Table 92-2 Schneider’s Typology of Movie Psychiatrists and Psychologists

“Dr. Dippy” “Dr. Evil” “Dr. Wonderful”

From Schneider I: The theory and practice of movie psychiatry, Am J Psychiatry 144:996-1002, 1987.

HOW MASS MEDIA INTERVENTIONS CAN AFFECT STIGMA

People who are more familiar with mental illness (e.g., due to personal experience; illness of family, friends, co-workers, or neighbors; or exposure through volunteer or professional work) are less likely to want to distance themselves from people with mental illness, including those with major depression.19 This also seems to be true after “virtual” exposure to models through educational videos.20 Drawing on this research, and the research noted previously on the roots of stigma, the goal of many recent educational interventions has been to make the public feel comfortable with mentally ill individuals, and to refute stigmatizing ideas about the causes and treatment of mental illness.

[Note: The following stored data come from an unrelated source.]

This is an optimization exercise on Yosys and OpenROAD, whose aim is a short achievable clock period and few clock cycles, not a production implementation.
Only simulation tests tie the RTL to the original design; equivalence was not proved.
Power and IR drop assume default switching activity.

the reference run:
## lc3b_core
module lc3b_core
(
    input  logic                        clk,
    input  logic                        rst,
    input  logic                        instr_valid,
    input  logic [16-1:0]     instr,
    output logic                        instr_ready,
    output logic                        wb_valid,
    output logic [2:0]                  wb_dr,
    output logic [16-1:0]     wb_data,
    output logic [2:0]                  wb_cc
);
Size: ~12000 cells after synthesis, roughly 43 I/O pins, roughly 220000 um^2 of cells after synthesis.
Settings: LEC_CHECK=0, ABC_CLOCK_PERIOD_IN_PS=2500, CAP_MARGIN=20, CORE_MARGIN=2, CORE_UTILIZATION=40, SETUP_SLACK_MARGIN=5, SLEW_MARGIN=20, SYNTH_MEMORY_MAX_BITS=8192, TNS_END_PERCENT=100; clock period 8.0 ns.
run.sh (not shown) runs the stock make flow with config.mk's settings and CLKGATE_MAP_FILE= SYNTH_SCRIPT=/design/flow/synth_recipe.tcl, a recipe that flattens the netlist after the stock synthesis.
Testbench counts of the reference run, summed over its fixed seeds: cycles 26,789.
The inputs of the trial run differ from those of the reference run as listed below.
--- a/flow/design.v
+++ b/flow/design.v
@@ -417,32 +417,32 @@
 logic [15:0] r_alu;
 logic [15:0] r_mrd;
 logic [7:0]  r_addr;
 logic [15:0] r_rdata;
 logic [15:0] r_out;
 logic [15:0] ms;
 logic [7:0]  m_waddr;
 logic        m_we;
 assign rx = pick4({1'b0, r_x_r2, r_x_r1, r_x_r0}, r_x, m_res, w_res, 16'd0);
 assign ry = pick4({1'b0, r_y_r2, r_y_r1, r_y_r0}, r_y, m_res, w_res, 16'd0);
 assign rs = pick4({1'b0, r_s_r2, r_s_r1, r_s_r0}, r_s, m_res, w_res, 16'd0);
 assign r_alu = alu(r_op & {6{r_late}}, r_amt, rx, ry);
+assign r_mrd = mem_read(dmem, r_alo, r_bsel);
 assign r_addr = rx[8:1] + r_off;           
 logic [255:0] m_wdec;
 logic         r_hit;
 assign m_wdec = decode8(m_waddr);
 assign r_hit = m_we && m_waddr == r_raddr;
-assign r_mrd = mem_read(dmem, r_alo, r_bsel & ~{NB{r_hit}});
-assign r_rdata = r_mrd | ({16{r_hit}} & ms);
-assign r_out = r_alu | r_mrd | pick4({2'b0, r_rd && r_hit, !r_late && !r_rd}, r_res, ms, 16'd0, 16'd0);
+assign r_rdata = r_hit ? ms : r_mrd;
+assign r_out = r_alu | pick4({1'b0, r_rd && r_hit, r_rd && !r_hit, !r_late && !r_rd}, r_res, r_mrd, ms, 16'd0);
 always_ff @(posedge clk)
 begin
     if (rst)
         m_v <= 1'b0;
     else
         m_v <= r_v;
 end
 always_ff @(posedge clk)
 begin
     m_wr <= r_wr;
     m_setcc <= r_setcc;
     m_dr <= r_dr;
## What came out
Against the reference run, number of antenna violations at the first check in global routing in the trial run fell by a little under 10%.
In the trial run, final critical-path share of the clock period is lower than in the reference run.
Going from the reference run to the trial run, the setup slack was found to have gone up by 0.021 ns.
The trial run vs the reference run on utilization: the trial run is the lower one.
[compare] base=the reference run new=the trial run: layout multi-input combinational cell count went up by about 1.6%; total setup buffers inserted after CTS dropped 164; clock share of power has decreased.
In the trial run, the routed wire length came out about 5% below the value in the reference run.
Proportion of synthesized area in mux cells was higher in the run labelled the reference run.
Compared with the reference run, the trial run shows a lower routing usage on met1.
Diff the reference run -> the trial run: global-route usage down 1.7 points, die outline area flat, length in cells of the worst reg-to-reg path up 1.
Cmp the trial run and the reference run / non-clock buffer count in the final layout / higher: the reference run
Testbench counts of the trial run, summed over its fixed seeds: cycles 26,789.
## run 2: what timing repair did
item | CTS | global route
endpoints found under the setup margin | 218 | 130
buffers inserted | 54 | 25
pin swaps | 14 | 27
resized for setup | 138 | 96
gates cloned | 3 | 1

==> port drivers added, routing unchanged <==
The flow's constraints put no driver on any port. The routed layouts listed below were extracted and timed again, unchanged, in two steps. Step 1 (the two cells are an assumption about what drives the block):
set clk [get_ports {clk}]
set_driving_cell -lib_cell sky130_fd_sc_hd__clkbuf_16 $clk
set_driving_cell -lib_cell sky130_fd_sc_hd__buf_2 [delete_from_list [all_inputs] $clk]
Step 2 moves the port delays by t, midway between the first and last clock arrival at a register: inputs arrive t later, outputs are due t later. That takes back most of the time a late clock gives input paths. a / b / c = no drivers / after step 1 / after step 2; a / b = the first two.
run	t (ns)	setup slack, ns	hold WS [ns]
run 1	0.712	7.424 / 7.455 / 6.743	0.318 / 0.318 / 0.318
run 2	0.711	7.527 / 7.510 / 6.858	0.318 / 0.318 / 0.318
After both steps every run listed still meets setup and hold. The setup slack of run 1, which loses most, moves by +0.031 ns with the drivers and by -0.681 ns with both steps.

The planning of anti-stigma initiatives has become more sophisticated, with efforts to target key attitudes or behaviors of specific populations.21 One approach is to reach out through the mass media (using television, radio, films, and the Internet). The World Psychiatric Association’s (WPA’s) Programme to Reduce Stigma and Discrimination Because of Schizophrenia, begun in 1996, has programs in over 20 countries.22 The WPA recommends a “social marketing” approach to planning outreach campaigns that includes targeting specific subgroups (e.g., criminal justice personnel), conducting needs assessments to inform the design of media messages, and pretesting media materials before embarking on expensive campaigns.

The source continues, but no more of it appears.